#### What you should do:
In the material below, find the line containing "[Yosys cell counts (19+ instances only)]" and the line containing "overvoltage limit active.", then reproduce exactly both of them and every line between, and nothing else.

#### The input:
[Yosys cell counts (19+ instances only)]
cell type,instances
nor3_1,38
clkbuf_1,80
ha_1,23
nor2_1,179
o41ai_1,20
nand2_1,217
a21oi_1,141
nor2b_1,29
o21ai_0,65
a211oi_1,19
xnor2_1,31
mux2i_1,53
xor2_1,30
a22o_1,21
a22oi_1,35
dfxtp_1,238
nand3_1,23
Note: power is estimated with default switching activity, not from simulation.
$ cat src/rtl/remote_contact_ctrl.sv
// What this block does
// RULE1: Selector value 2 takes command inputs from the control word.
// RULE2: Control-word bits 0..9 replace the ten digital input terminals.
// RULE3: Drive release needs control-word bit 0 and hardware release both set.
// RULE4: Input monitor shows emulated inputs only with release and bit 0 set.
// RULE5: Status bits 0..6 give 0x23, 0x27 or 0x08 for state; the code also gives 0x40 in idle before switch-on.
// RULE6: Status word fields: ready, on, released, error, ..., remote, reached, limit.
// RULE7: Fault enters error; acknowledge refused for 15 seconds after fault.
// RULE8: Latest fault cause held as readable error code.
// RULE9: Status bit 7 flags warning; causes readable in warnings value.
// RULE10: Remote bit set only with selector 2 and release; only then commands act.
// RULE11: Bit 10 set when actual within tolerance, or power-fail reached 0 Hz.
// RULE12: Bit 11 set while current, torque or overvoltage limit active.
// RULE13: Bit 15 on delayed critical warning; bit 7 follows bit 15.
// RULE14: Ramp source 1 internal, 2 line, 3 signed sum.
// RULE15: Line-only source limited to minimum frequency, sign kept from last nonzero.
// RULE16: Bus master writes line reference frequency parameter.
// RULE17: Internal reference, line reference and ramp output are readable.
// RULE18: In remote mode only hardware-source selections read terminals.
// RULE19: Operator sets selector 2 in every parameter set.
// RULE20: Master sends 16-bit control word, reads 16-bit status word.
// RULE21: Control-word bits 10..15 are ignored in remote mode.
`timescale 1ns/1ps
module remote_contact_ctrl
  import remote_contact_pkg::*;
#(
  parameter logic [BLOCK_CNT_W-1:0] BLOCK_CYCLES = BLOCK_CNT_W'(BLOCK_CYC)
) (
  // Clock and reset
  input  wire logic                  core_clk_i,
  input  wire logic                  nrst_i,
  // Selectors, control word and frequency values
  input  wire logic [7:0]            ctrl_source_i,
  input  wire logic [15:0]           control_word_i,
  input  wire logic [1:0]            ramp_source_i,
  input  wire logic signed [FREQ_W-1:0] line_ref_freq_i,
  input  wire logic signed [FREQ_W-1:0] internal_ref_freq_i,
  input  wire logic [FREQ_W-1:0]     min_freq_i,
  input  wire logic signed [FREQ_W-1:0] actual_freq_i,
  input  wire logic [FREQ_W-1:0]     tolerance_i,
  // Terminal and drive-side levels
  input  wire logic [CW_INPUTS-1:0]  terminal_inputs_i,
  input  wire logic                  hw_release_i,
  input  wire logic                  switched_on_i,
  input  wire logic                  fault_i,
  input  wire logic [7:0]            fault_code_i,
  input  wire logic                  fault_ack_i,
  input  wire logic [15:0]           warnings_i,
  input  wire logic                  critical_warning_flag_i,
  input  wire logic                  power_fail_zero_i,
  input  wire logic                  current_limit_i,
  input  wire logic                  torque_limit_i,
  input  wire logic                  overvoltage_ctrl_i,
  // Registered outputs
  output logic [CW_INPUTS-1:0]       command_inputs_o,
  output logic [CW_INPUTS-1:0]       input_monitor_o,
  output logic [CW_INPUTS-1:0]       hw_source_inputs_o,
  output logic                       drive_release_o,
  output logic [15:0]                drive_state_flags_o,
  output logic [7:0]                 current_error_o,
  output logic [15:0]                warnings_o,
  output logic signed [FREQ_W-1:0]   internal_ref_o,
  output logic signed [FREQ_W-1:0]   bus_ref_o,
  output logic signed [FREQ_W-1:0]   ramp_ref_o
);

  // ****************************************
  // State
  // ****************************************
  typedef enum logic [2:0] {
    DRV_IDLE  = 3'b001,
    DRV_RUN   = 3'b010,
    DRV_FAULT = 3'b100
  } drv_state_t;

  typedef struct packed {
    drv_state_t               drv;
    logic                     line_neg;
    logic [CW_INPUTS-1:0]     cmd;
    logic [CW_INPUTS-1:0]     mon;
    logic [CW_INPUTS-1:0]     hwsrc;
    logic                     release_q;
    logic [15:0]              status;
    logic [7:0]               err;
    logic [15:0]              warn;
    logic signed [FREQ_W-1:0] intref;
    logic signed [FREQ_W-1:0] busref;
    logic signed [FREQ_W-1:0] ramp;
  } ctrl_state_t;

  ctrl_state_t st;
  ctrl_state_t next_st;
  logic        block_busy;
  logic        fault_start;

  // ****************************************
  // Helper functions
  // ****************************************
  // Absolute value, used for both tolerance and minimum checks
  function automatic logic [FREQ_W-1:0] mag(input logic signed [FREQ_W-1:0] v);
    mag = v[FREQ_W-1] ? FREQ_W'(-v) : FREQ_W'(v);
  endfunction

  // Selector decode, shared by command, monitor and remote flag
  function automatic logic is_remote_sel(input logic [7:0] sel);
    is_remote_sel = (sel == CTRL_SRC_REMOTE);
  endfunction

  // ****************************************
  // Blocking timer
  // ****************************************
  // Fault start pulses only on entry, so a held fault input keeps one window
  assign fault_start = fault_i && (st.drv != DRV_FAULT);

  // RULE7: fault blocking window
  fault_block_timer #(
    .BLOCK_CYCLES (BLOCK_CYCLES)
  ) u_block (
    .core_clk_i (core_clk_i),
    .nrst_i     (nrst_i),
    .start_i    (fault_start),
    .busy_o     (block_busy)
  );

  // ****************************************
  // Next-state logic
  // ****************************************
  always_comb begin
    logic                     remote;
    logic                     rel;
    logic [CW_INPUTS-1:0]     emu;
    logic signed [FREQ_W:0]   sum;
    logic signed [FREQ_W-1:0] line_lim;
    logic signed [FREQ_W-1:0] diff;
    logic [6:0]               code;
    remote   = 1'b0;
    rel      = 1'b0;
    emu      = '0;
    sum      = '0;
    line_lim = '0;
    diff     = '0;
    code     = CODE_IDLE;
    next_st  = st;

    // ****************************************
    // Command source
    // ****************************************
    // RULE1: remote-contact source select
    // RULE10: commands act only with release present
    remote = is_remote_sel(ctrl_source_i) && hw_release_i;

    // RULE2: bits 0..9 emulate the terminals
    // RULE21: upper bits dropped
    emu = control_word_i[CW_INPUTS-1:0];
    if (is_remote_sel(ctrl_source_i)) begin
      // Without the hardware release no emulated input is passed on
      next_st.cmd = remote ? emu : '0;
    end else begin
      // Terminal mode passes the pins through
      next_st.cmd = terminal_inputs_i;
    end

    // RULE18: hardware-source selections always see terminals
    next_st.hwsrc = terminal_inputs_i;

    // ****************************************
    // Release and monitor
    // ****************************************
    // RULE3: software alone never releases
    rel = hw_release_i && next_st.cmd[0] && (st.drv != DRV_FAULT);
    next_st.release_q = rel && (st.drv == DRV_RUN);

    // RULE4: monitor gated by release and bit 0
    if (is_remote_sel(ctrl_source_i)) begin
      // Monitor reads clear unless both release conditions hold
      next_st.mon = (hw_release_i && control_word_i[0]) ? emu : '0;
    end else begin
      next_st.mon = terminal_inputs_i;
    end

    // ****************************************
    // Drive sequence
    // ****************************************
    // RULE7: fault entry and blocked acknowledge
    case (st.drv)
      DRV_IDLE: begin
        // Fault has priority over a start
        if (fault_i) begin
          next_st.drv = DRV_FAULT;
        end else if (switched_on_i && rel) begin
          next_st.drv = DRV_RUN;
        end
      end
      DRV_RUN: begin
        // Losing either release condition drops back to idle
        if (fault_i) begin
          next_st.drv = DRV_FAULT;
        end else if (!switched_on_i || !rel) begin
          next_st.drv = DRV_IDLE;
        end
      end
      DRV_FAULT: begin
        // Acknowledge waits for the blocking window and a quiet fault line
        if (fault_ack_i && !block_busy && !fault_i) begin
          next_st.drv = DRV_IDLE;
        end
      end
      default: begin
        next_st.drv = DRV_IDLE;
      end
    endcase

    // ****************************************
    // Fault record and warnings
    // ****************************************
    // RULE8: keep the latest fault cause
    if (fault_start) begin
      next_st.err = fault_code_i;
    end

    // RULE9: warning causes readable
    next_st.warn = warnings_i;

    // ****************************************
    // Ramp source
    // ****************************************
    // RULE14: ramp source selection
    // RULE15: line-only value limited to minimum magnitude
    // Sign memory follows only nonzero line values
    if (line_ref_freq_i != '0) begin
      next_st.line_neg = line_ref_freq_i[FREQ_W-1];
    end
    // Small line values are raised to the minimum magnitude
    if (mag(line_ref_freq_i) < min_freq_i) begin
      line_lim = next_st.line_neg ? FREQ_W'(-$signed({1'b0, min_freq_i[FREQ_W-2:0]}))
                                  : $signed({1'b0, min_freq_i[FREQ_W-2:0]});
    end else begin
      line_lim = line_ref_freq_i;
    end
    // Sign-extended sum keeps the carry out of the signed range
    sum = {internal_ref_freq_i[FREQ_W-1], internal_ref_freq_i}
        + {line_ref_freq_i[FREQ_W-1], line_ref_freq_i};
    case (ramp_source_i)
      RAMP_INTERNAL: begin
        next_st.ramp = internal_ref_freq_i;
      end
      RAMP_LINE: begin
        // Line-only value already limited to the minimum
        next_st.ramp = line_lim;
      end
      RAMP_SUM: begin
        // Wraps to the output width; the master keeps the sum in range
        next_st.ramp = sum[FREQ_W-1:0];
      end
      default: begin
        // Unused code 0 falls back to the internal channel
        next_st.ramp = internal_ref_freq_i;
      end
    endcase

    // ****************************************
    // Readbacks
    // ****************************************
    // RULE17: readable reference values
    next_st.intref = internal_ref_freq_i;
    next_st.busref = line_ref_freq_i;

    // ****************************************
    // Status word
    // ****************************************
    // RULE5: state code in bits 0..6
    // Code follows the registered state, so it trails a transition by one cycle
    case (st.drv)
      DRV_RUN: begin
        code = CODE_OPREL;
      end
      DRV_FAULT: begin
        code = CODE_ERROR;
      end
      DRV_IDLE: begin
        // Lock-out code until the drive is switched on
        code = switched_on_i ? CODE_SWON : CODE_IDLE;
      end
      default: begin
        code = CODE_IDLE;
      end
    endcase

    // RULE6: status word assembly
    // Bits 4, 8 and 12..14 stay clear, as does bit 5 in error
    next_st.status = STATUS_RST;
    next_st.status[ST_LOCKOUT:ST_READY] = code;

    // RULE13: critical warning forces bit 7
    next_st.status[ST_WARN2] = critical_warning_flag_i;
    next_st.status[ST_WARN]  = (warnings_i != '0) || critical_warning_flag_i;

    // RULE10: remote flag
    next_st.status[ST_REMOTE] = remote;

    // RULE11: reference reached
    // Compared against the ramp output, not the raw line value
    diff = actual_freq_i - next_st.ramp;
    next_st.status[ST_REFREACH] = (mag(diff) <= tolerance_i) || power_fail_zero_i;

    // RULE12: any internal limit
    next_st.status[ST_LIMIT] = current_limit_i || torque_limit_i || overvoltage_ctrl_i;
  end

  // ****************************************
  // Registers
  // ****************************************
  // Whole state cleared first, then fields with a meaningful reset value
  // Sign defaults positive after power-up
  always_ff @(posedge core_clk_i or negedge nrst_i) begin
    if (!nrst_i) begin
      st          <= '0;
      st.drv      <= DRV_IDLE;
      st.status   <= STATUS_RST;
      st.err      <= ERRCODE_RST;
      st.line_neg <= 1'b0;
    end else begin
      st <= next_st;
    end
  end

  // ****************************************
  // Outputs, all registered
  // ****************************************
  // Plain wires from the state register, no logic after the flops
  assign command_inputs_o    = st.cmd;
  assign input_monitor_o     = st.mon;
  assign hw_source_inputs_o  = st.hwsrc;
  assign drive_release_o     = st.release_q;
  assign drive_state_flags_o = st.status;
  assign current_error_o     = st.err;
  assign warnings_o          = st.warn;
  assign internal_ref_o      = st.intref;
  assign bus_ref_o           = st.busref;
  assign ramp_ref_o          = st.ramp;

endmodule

...

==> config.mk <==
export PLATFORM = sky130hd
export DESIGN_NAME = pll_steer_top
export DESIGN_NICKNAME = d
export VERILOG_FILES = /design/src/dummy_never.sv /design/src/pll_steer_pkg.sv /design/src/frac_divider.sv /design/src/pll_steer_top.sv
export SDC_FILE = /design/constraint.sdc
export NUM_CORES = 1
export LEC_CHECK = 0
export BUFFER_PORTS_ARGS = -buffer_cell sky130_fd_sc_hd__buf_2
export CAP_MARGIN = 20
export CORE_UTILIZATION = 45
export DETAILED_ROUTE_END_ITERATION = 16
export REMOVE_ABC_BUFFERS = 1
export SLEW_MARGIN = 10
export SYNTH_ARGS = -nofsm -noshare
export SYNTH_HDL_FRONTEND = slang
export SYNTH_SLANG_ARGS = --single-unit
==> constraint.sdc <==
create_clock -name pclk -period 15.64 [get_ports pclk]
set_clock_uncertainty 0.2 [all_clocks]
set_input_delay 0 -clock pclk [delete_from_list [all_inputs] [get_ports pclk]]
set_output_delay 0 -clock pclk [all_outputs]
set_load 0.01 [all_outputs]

#### Completed task:
[Yosys cell counts (19+ instances only)]
cell type,instances
nor3_1,38
clkbuf_1,80
ha_1,23
nor2_1,179
o41ai_1,20
nand2_1,217
a21oi_1,141
nor2b_1,29
o21ai_0,65
a211oi_1,19
xnor2_1,31
mux2i_1,53
xor2_1,30
a22o_1,21
a22oi_1,35
dfxtp_1,238
nand3_1,23
Note: power is estimated with default switching activity, not from simulation.
$ cat src/rtl/remote_contact_ctrl.sv
// What this block does
// RULE1: Selector value 2 takes command inputs from the control word.
// RULE2: Control-word bits 0..9 replace the ten digital input terminals.
// RULE3: Drive release needs control-word bit 0 and hardware release both set.
// RULE4: Input monitor shows emulated inputs only with release and bit 0 set.
// RULE5: Status bits 0..6 give 0x23, 0x27 or 0x08 for state; the code also gives 0x40 in idle before switch-on.
// RULE6: Status word fields: ready, on, released, error, ..., remote, reached, limit.
// RULE7: Fault enters error; acknowledge refused for 15 seconds after fault.
// RULE8: Latest fault cause held as readable error code.
// RULE9: Status bit 7 flags warning; causes readable in warnings value.
// RULE10: Remote bit set only with selector 2 and release; only then commands act.
// RULE11: Bit 10 set when actual within tolerance, or power-fail reached 0 Hz.
// RULE12: Bit 11 set while current, torque or overvoltage limit active.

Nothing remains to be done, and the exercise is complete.